Problem to work on »
Looking only at the lines below that contain "Shared", give the number of them and no other text.
───── Available data
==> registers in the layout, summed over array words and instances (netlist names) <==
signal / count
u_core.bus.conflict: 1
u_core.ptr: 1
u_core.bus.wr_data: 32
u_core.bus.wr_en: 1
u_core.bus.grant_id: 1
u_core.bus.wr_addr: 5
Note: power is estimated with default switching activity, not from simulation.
==> src/rtl/seq_normalizer.sv <==
// Sequential normalizer: shifts a word one bit per cycle toward MSB (s=1) or LSB (s=0)
// until the target bit is set. Optional `SEQ_NORM_ABORT_EN adds an abort input honoured in SHIFT.
module seq_normalizer #(
  parameter int N = 3
) (
  input  logic             clk,
  input  logic             reset_n,
  input  logic             start,
  input  logic [2**N-1:0]  a,
  input  logic             s,
`ifdef SEQ_NORM_ABORT_EN
  input  logic             abort,
`endif
  output logic [2**N-1:0]  y,
  output logic [N-1:0]     amt,
  output logic             zero,
  output logic             busy,
  output logic             done
);

  localparam int W = 2**N;

  typedef enum logic [1:0] {IDLE, SHIFT, DONE} state_t;

  state_t         r_state;
  logic [W-1:0]   r_work;
  logic           r_dir;
  logic [N-1:0]   r_count;
  logic [W-1:0]   r_y;
  logic [N-1:0]   r_amt;
  logic           r_zero;
  logic           r_busy;
  logic           r_done;

  logic           w_hit;
  logic           w_allzero;
  logic           w_abort;
  logic [W-1:0]   w_next_work;

`ifdef SEQ_NORM_ABORT_EN
  assign w_abort = abort;
`else
  assign w_abort = 1'b0;
`endif

  // Target bit depends on direction; an all-zero word can never hit and is caught separately.
  assign w_hit       = r_dir ? r_work[W-1] : r_work[0];
  assign w_allzero   = (r_work == '0);
  assign w_next_work = r_dir ? {r_work[W-2:0], 1'b0} : {1'b0, r_work[W-1:1]};

  always_ff @(posedge clk or negedge reset_n) begin
    if (!reset_n) begin
      r_state <= IDLE;
      r_work  <= '0;
      r_dir   <= 1'b0;
      r_count <= '0;
      r_y     <= '0;
      r_amt   <= '0;
      r_zero  <= 1'b0;
      r_busy  <= 1'b0;
      r_done  <= 1'b0;
    end else begin
      r_done <= 1'b0;
      case (r_state)
        IDLE: begin
          if (start) begin
            r_work  <= a;
            r_dir   <= s;
            r_count <= '0;
            r_state <= SHIFT;
            r_busy  <= 1'b1;
          end
        end
        SHIFT: begin
          if (w_abort) begin
            r_state <= IDLE;
            r_busy  <= 1'b0;
          end else if (w_allzero) begin
            r_y     <= '0;
            r_amt   <= '0;
            r_zero  <= 1'b1;
            r_done  <= 1'b1;
            r_state <= DONE;
          end else if (w_hit) begin
            r_y     <= r_work;
            r_amt   <= r_count;
            r_zero  <= 1'b0;
            r_done  <= 1'b1;
            r_state <= DONE;
          end else begin
            // A nonzero word reaches its target within W-1 shifts, so count cannot wrap.
            r_work  <= w_next_work;
            r_count <= r_count + N'(1);
          end
        end
        DONE: begin
          r_state <= IDLE;
          r_busy  <= 1'b0;
        end
        default: begin
          r_state <= IDLE;
          r_busy  <= 1'b0;
        end
      endcase
    end
  end

  assign y    = r_y;
  assign amt  = r_amt;
  assign zero = r_zero;
  assign busy = r_busy;
  assign done = r_done;

endmodule

==> config.mk <==
export PLATFORM = sky130hd
export DESIGN_NAME = seq_normalizer
export DESIGN_NICKNAME = d
export VERILOG_FILES = /design/src/rtl/seq_normalizer.sv
export SDC_FILE = /design/constraint.sdc
export NUM_CORES = 1
export LEC_CHECK = 0
export ABC_CLOCK_PERIOD_IN_PS = 4400
export BUFFER_PORTS_ARGS = -buffer_cell sky130_fd_sc_hd__buf_2
export CORE_MARGIN = 4
export CORE_UTILIZATION = 45
export CTS_CLUSTER_SIZE = 25
export DETAILED_ROUTE_END_ITERATION = 12
export GPL_TIMING_DRIVEN = 1
export PLACE_DENSITY = 0.75
export SYNTH_ARGS = -nofsm -noshare
export SYNTH_HDL_FRONTEND = slang
export SYNTH_SLANG_ARGS = --single-unit
==> constraint.sdc <==
create_clock -name clk -period 4.4 [get_ports clk]
set_input_delay 0 -clock clk [delete_from_list [all_inputs] [get_ports clk]]
set_output_delay 0 -clock clk [all_outputs]
set_load 0.05 [all_outputs]
==> metrics.txt <==
status complete, no violations; largest net degree at the start of global routing 29; Skew-Pair Late Insertion Delay 0.31 ns; Pleak 0.775 nW; min-delay src a[7]; final setup fails 0; CP required 4.62 ns; Setup Crit Path Kind reg2reg; Post-Synth Simple-Gate Area 11.6%; Ports 26; diode count 0; Clock Path Buffers 2; crit end category register; Hold Slack 0.0115 ns; CTS tree built; Max Cap Violations 0; startpoint types register; post-synthesis cell count 113; core area 2760 sq um; Die W 61.5 um; Clock Sinks 28; Max FO, Critical Path 21; max frequency 410 MHz; CTS H-Tree Depth 1; Setup Buffers After CTS 0; DRC Markers 0; die area 3790 sq um; Comb power frac 52.8%; Inserted Clock Buffers 3; drt wl/cell 14.3 um; GRT Total Usage 15.0%; die height 61.5 um; Final nets 159; synthesized cell area 1290 sq um; Power Density 797 nW/um^2; Min-Delay Path Class in2reg; post-synthesis mux area share 17.4%; Worst-Margin Slew 0.770 ns; Root Driver clkbuf_4; sequential power share 39.1%; Final Cycle Share 55.5%; FP Rows 19; P&R area growth vs syn 18.2%; Max VDD drop 0.491 mV; FF+latch count, synth 28; Clock transition at path regs 0.13 ns; Ys Warns 0; Cell Int Power 0.636 mW; Finished Core Util 55.3%; Switch Pwr 0.579 mW; Post-DP HPWL 1730 um; wire length of the first global-routing pass 4220 um; post-synthesis compound-gate area fraction 12.1%; setup TNS 0 ns; vias in the first global route 933; global placement routability congestion 0.750; Avg Cell Area, Syn 11.4 sq um; Vias/cell 5.53; Critical Path Start r_state[1]; Iter 0 DRT Violations 46; slew margin rel. 48.7%; Slew Limit Fails 0; post_cts resized 0; Initial Util 46.8%; initial antenna violation count 0; XOR/XNOR share of the synthesized area 0%; Synth Area in Adders 0.970%; Tmin final 2.44 ns; Net Sw Frac 47.7%; Fin. Hold Viols 0; Yosys cell types 25; Routed Wire Length 2500 um; RSZ-0062 raised after global routing false; DR pass1 iterations 4; worst r2r src r_state[1]; Arrival @ worst endpoint 2.66 ns; post-route ant nets 0; Clk pwr share 8.1%; largest family of logic cells by synthesized area multiplexers; Congestion Overflow GR 0; syn_nets 126; share of layout cells above drive strength 1 28.5%; vias after detailed routing 967; register area share after synthesis 54.3%; Worst Skew 0.00655 ns; # port buffers 25
[per-layer routing]
layer | global-route usage [%] | vias to the layer above | part of all wire, %
li1 | - | 462 | -
met1 | 20.7 | 470 | 48
met2 | 24.2 | 30 | 46
met3 | 2.52 | 5 | 5.2
met4 | 4.55 | 0 | 1.2
met5 | 0 | - | 0
[critical path, stage by stage (launching register included)]
cell      delay [ns]
dfrtp_1         0.42
nand2b_1        0.63
nor2_1          0.24
nor2_2          0.64
mux2_2          0.41
[repair_timing]
item,in CTS,in global routing
hold buffers,8,0
endpoints found under the setup margin,0,0
hold endpoints to repair,35,0
[cells in the final DEF (no fill, tap or decap), types with 2 or more instances in the layout]
cell / n
a21oi_1: 8
a22o_1: 3
buf_2: 25
clkbuf_4: 3
dfrtp_1: 28
dlygate4sd3_1: 8
inv_1: 4
mux2_1: 2
mux2_2: 5
mux2_4: 5
mux2i_1: 7
nand2_1: 5
nand2b_1: 3
nand3_1: 2
nor2_1: 9
o21ai_0: 18
or4_1: 2
[power groups by stage]
| stage | Clock (mW) | Combinational (mW) | Sequential, mW |
|---|---|---|---|
| floorplan | 0 | 0.372 | 0.620 |
| global placement | 0 | 0.621 | 0.474 |
| detailed placement | 0 | 0.635 | 0.482 |
| CTS | 0.103 | 0.645 | 0.476 |
| global route | 0.113 | 0.701 | 0.496 |
| finish | 0.0984 | 0.642 | 0.475 |
[stage by stage]
stage	setup slack (ns)	cell area, sq um	power [mW]	std cells
5_1_grt	1.79	1530	1.31	175
3_5_place_dp	1.98	1420	1.12	164
2_1_floorplan	2.44	1290	0.991	113
4_1_cts	1.97	1530	1.22	175
6_report	1.96	1530	1.22	175
3_3_place_gp	2.13	1420	1.09	164
[sequential cells by signal, indices dropped and copies added (netlist names)]
name and count:
r_work 8, amt 3, busy 1, zero 1, r_count 3, r_state 2
y 8, r_dir 1, done 1
[kinds of logic after synthesis]
family / after synthesis
flops: 28
fa+ha+maj: 1
compound gates: 29
buf+inv: 9
mux: 19
simple gates: 27
[layout make-up]
cell class | instances | area, sq um
multi-input cells | 76 | 543
clock buffers | 3 | 22.5
well taps | 31 | 38.8
flip-flops and latches | 28 | 701
inverters | 4 | 15.0
fillers | 250 | 1230
repair buffers | 33 | 205
[path summary, 6_finish.rpt]
path,endpoint,slack [ns],depth (start not counted)
min in group asynchronous,amt[0],0.20,2
max in group asynchronous,y[4],3.81,2
worst max-delay path,y[6],1.96,4
worst min-delay path,r_work[7],0.01,4
worst min register to register,busy,0.51,1
worst max register to register,y[6],1.96,4
[Yosys cell counts, drive strengths merged]
| master | n | share of area (%) |
|---|---|---|
| inv | 4 | 1.2 |
| clkbuf | 2 | 0.58 |
| a22o | 3 | 2.0 |
| dfrtp | 28 | 54 |
| mux2 | 12 | 12 |
| nor3b | 1 | 0.58 |
| nor2b | 1 | 0.49 |
| nor2 | 10 | 3.1 |
| buf | 3 | 1.8 |
| o21ai | 18 | 7.0 |
| or4 | 3 | 2.0 |
| ha | 1 | 0.97 |
| nand3 | 2 | 0.78 |
| a21oi | 8 | 3.1 |
| or2 | 1 | 0.49 |
| mux2i | 7 | 5.4 |
| nand2b | 3 | 1.5 |
| nor3 | 1 | 1.3 |
| nand2 | 5 | 1.5 |
No activity file was read; power rests on OpenSTA's default activity.
--- config.mk ---
export PLATFORM = sky130hd
export DESIGN_NAME = serial_tx
export DESIGN_NICKNAME = d
export VERILOG_FILES = /design/src/rtl/serial_tx.sv
export SDC_FILE = /design/constraint.sdc
export NUM_CORES = 1
export LEC_CHECK = 0
export CORE_UTILIZATION = 55
export DETAILED_ROUTE_END_ITERATION = 12
export GPL_TIMING_DRIVEN = 1
export PLACE_DENSITY_LB_ADDON = 0.1
export SYNTH_ARGS = -nofsm -noshare
export SYNTH_HDL_FRONTEND = slang
export SYNTH_SLANG_ARGS = --single-unit
--- constraint.sdc ---
create_clock -name CLK -period 6.8 [get_ports CLK]
set_clock_uncertainty 0.05 [all_clocks]
set_input_delay 1.36 -clock CLK [delete_from_list [all_inputs] [get_ports CLK]]
set_output_delay 1.36 -clock CLK [all_outputs]
set_load 0.01 [all_outputs]
==> config.mk <==
export PLATFORM = sky130hd
export DESIGN_NAME = ex_stage_pipe
export DESIGN_NICKNAME = d
export VERILOG_FILES = /design/src/rtl/ex_pkg.sv /design/src/rtl/ex_mul_seq.sv /design/src/rtl/ex_stage_pipe.sv
export SDC_FILE = /design/constraint.sdc
export NUM_CORES = 1
export LEC_CHECK = 0
export CAP_MARGIN = 20
export CORE_ASPECT_RATIO = 1.25
export CORE_UTILIZATION = 30
export CTS_BUF_LIST = sky130_fd_sc_hd__clkbuf_16
export CTS_CLUSTER_SIZE = 25
export DETAILED_ROUTE_END_ITERATION = 7
export GPL_TIMING_DRIVEN = 0
export PLACE_DENSITY_LB_ADDON = 0.15
export SLEW_MARGIN = 20
export SYNTH_ARGS = -nofsm -noshare
export SYNTH_HDL_FRONTEND = slang
export SYNTH_SLANG_ARGS = --single-unit
export TNS_END_PERCENT = 30
==> constraint.sdc <==
create_clock -name clock -period 0.8 [get_ports clock]
set_input_delay 0.24 -clock clock [delete_from_list [all_inputs] [get_ports clock]]
set_output_delay 0.24 -clock clock [all_outputs]
set_load 0.02 [all_outputs]
==> src/rtl/ex_pkg.sv <==
// Shared encodings for the execute stage: ALU op / funct codes,
// forwarding selects and the multiplier FSM state type.
package ex_pkg;

    localparam logic [1:0] ALU_ADD   = 2'b00;
    localparam logic [1:0] ALU_SUB   = 2'b01;
    localparam logic [1:0] ALU_FUNCT = 2'b10;
    localparam logic [1:0] ALU_ADD2  = 2'b11;

    localparam logic [2:0] FN_ADD = 3'b000;
    localparam logic [2:0] FN_SUB = 3'b001;
    localparam logic [2:0] FN_AND = 3'b010;
    localparam logic [2:0] FN_OR  = 3'b011;
    localparam logic [2:0] FN_SLT = 3'b100;
    localparam logic [2:0] FN_XOR = 3'b101;
    localparam logic [2:0] FN_MUL = 3'b110;
    localparam logic [2:0] FN_NOR = 3'b111;

    localparam logic [1:0] FWD_REG  = 2'b00;
    localparam logic [1:0] FWD_WB   = 2'b01;
    localparam logic [1:0] FWD_MEM  = 2'b10;
    localparam logic [1:0] FWD_REG2 = 2'b11;

    typedef enum logic {
        MUL_IDLE = 1'b0,
        MUL_BUSY = 1'b1
    } mul_state_t;

endpackage

==> src/rtl/ex_mul_seq.sv <==
// Iterative shift-add multiplier, one partial product per BUSY cycle.
// The final step is presented combinationally on o_result during the
// last BUSY cycle (o_last) so the EX/MEM register can capture it on the
// edge that also returns the FSM to IDLE.
module ex_mul_seq
    import ex_pkg::*;
#(
    parameter int unsigned DATA_W = 16
) (
    input  logic              clock,
    input  logic              reset_n,
    input  logic              i_start,
    input  logic              i_flush,
    input  logic [DATA_W-1:0] i_a,
    input  logic [DATA_W-1:0] i_b,
    output logic              o_busy,
    output logic              o_last,
    output logic [DATA_W-1:0] o_result
);

    localparam int unsigned CNT_W = $clog2(DATA_W);
    localparam logic [CNT_W-1:0] LAST_CNT = CNT_W'(DATA_W - 1);

    mul_state_t        r_state;
    logic [CNT_W-1:0]  r_count;
    logic [DATA_W-1:0] r_a;
    logic [DATA_W-1:0] r_b;
    logic [DATA_W-1:0] r_acc;
    logic [DATA_W-1:0] w_acc_next;

    // Accumulate the current partial product (multiplicand pre-shifted)
    always_comb begin
        w_acc_next = r_acc + (r_b[0] ? r_a : '0);
    end

    // FSM: latch operands on start, step until the last count, abort on flush
    always_ff @(posedge clock or negedge reset_n) begin
        if (!reset_n) begin
            r_state <= MUL_IDLE;
            r_count <= '0;
            r_a     <= '0;
            r_b     <= '0;
            r_acc   <= '0;
        end else begin
            case (r_state)
                MUL_IDLE: begin
                    if (i_start && !i_flush) begin
                        r_state <= MUL_BUSY;
                        r_count <= '0;
                        r_a     <= i_a;
                        r_b     <= i_b;
                        r_acc   <= '0;
                    end
                end
                MUL_BUSY: begin
                    if (i_flush || (r_count == LAST_CNT)) begin
                        r_state <= MUL_IDLE;
                        r_count <= '0;
                    end else begin
                        r_count <= r_count + 1'b1;
                        r_a     <= r_a << 1;
                        r_b     <= r_b >> 1;
                        r_acc   <= w_acc_next;
                    end
                end
                default: r_state <= MUL_IDLE;
            endcase
        end
    end

    assign o_busy   = (r_state == MUL_BUSY);
    assign o_last   = (r_state == MUL_BUSY) && (r_count == LAST_CNT);
    assign o_result = w_acc_next;

endmodule
File: src/rtl/muldiv_seq.sv
// Iterative RV32M multiply/divide sequencer: radix-2 shift-add multiply and restoring divide
// sharing one 33-bit adder/subtractor. Optional macro MULDIV_EARLY_OUT_EN enables early-out.
module muldiv_seq (
  input  logic        clk,
  input  logic        rst_n,
  input  logic        rst_pipe,
  input  logic        cmd_muldiv_ex,
  input  logic [2:0]  muldiv_code_ex,
  input  logic [31:0] rs1_sel,
  input  logic [31:0] rs2_sel,
  input  logic        jmp_purge_ma,
  input  logic        stall_ext,
  output logic        muldiv_stall,
  output logic        muldiv_done,
  output logic [31:0] muldiv_result
);

  typedef enum logic [1:0] {IDLE, CALC, FIX, DONE} state_e;

  state_e      state_q;
  logic [4:0]  cnt_q;
  logic [2:0]  code_q;
  logic [32:0] hi_q;    // multiply accumulator / divide partial remainder
  logic [31:0] lo_q;    // multiplier / quotient (dividend shifts out as quotient shifts in)
  logic [31:0] opb_q;   // multiplicand / divisor
  logic        neg_quo_q, neg_rem_q, div0_q, ovf_q;
  logic        done_q;
  logic [31:0] result_q;

  logic        accept, is_div, sgn_a, sgn_b;
  logic [31:0] op_a, op_b;
  logic        div0_in, ovf_in, neg_quo_in, neg_rem_in, early;
  logic [31:0] early_res;

  assign accept = (state_q == IDLE) & cmd_muldiv_ex & ~jmp_purge_ma & ~stall_ext;
  assign is_div = muldiv_code_ex[2];

  // NOTE: every always_comb output gets a default first so no latch is inferred.
  always_comb begin
    sgn_a = 1'b0;
    sgn_b = 1'b0;
    case (muldiv_code_ex)
      3'd1, 3'd4, 3'd6: begin sgn_a = 1'b1; sgn_b = 1'b1; end
      3'd2:             sgn_a = 1'b1;
      default:          ;
    endcase
  end

  assign op_a       = (sgn_a & rs1_sel[31]) ? (~rs1_sel + 32'd1) : rs1_sel;
  assign op_b       = (sgn_b & rs2_sel[31]) ? (~rs2_sel + 32'd1) : rs2_sel;
  assign neg_quo_in = (sgn_a & rs1_sel[31]) ^ (sgn_b & rs2_sel[31]);
  assign neg_rem_in = is_div & sgn_a & rs1_sel[31];
  assign div0_in    = is_div & (rs2_sel == 32'd0);
  assign ovf_in     = is_div & ~muldiv_code_ex[0] & ~div0_in &
                      (rs1_sel == 32'h8000_0000) & (rs2_sel == 32'hFFFF_FFFF);

  always_comb begin
    early_res = 32'd0;
    if (div0_in)     early_res = muldiv_code_ex[1] ? rs1_sel : 32'hFFFF_FFFF;
    else if (ovf_in) early_res = muldiv_code_ex[1] ? 32'd0 : 32'h8000_0000;
  end

`ifdef MULDIV_EARLY_OUT_EN
  logic mul0_in;
  assign mul0_in = ~is_div & ((rs1_sel == 32'd0) | (rs2_sel == 32'd0));
  assign early   = div0_in | ovf_in | mul0_in;
`else
  assign early   = 1'b0;
`endif

  // Shared adder: add for multiply, subtract (carry-out = no borrow) for divide.
  logic        sub_op;
  logic [32:0] add_a, add_b, mul_sum;
  logic [33:0] add_sum;
  logic [32:0] hi_d;
  logic [31:0] lo_d;

  assign sub_op  = code_q[2];
  assign add_a   = sub_op ? {hi_q[31:0], lo_q[31]} : hi_q;
  assign add_b   = sub_op ? ~{1'b0, opb_q} : {1'b0, opb_q};
  assign add_sum = {1'b0, add_a} + {1'b0, add_b} + {33'd0, sub_op};
  assign mul_sum = lo_q[0] ? add_sum[32:0] : hi_q;

  always_comb begin
    hi_d = {1'b0, mul_sum[32:1]};
    lo_d = {mul_sum[0], lo_q[31:1]};
    if (sub_op) begin
      if (add_sum[33]) begin
        hi_d = {1'b0, add_sum[31:0]};
        lo_d = {lo_q[30:0], 1'b1};
      end else begin
        hi_d = {1'b0, hi_q[30:0], lo_q[31]};
        lo_d = {lo_q[30:0], 1'b0};
      end
    end
  end

  // Sign fix-up and result select. A divide by zero leaves |rs1| in the remainder,
  // so the signed fix-up already yields rs1 there; only the quotient is overridden.
  logic [63:0] product, prod_fix;
  logic [31:0] quo_fix, rem_fix, fix_res;

  always_comb begin
    product  = {hi_q[31:0], lo_q};
    prod_fix = neg_quo_q ? (~product + 64'd1) : product;
    quo_fix  = neg_quo_q ? (~lo_q + 32'd1) : lo_q;
    rem_fix  = neg_rem_q ? (~hi_q[31:0] + 32'd1) : hi_q[31:0];
    fix_res  = 32'd0;
    case (code_q)
      3'd0:             fix_res = prod_fix[31:0];
      3'd1, 3'd2, 3'd3: fix_res = prod_fix[63:32];
      3'd4, 3'd5:       fix_res = div0_q ? 32'hFFFF_FFFF : (ovf_q ? 32'h8000_0000 : quo_fix);
      default:          fix_res = ovf_q ? 32'd0 : rem_fix;
    endcase
  end

  // NOTE: sequential state uses non-blocking assignments only.
  always_ff @(posedge clk or negedge rst_n) begin
    if (!rst_n) begin
      state_q   <= IDLE;
      cnt_q     <= 5'd0;
      code_q    <= 3'd0;
      hi_q      <= 33'd0;
      lo_q      <= 32'd0;
      opb_q     <= 32'd0;
      neg_quo_q <= 1'b0;
      neg_rem_q <= 1'b0;
      div0_q    <= 1'b0;
      ovf_q     <= 1'b0;
      done_q    <= 1'b0;
      result_q  <= 32'd0;
    end else if (rst_pipe) begin
      state_q  <= IDLE;
      cnt_q    <= 5'd0;
      done_q   <= 1'b0;
      result_q <= 32'd0;
    end else begin
      case (state_q)
        IDLE: if (accept) begin
          code_q    <= muldiv_code_ex;
          hi_q      <= 33'd0;
          lo_q      <= op_a;
          opb_q     <= op_b;
          neg_quo_q <= neg_quo_in;
          neg_rem_q <= neg_rem_in;
          div0_q    <= div0_in;
          ovf_q     <= ovf_in;
          if (early) begin
            state_q  <= DONE;
            cnt_q    <= 5'd0;
            done_q   <= 1'b1;
            result_q <= early_res;
          end else begin
            state_q  <= CALC;
            cnt_q    <= 5'd31;
          end
        end
        CALC: begin
          hi_q <= hi_d;
          lo_q <= lo_d;
          if (cnt_q == 5'd0) state_q <= FIX;
          else               cnt_q   <= cnt_q - 5'd1;
        end
        FIX: begin
          result_q <= fix_res;
          done_q   <= 1'b1;
          state_q  <= DONE;
        end
        DONE: if (!stall_ext) begin
          state_q <= IDLE;
          done_q  <= 1'b0;
        end
        default: state_q <= IDLE;
      endcase
    end
  end

  assign muldiv_stall  = accept | (state_q == CALC) | (state_q == FIX);
  assign muldiv_done   = done_q;
  assign muldiv_result = result_q;

endmodule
──────────
Answer section »
2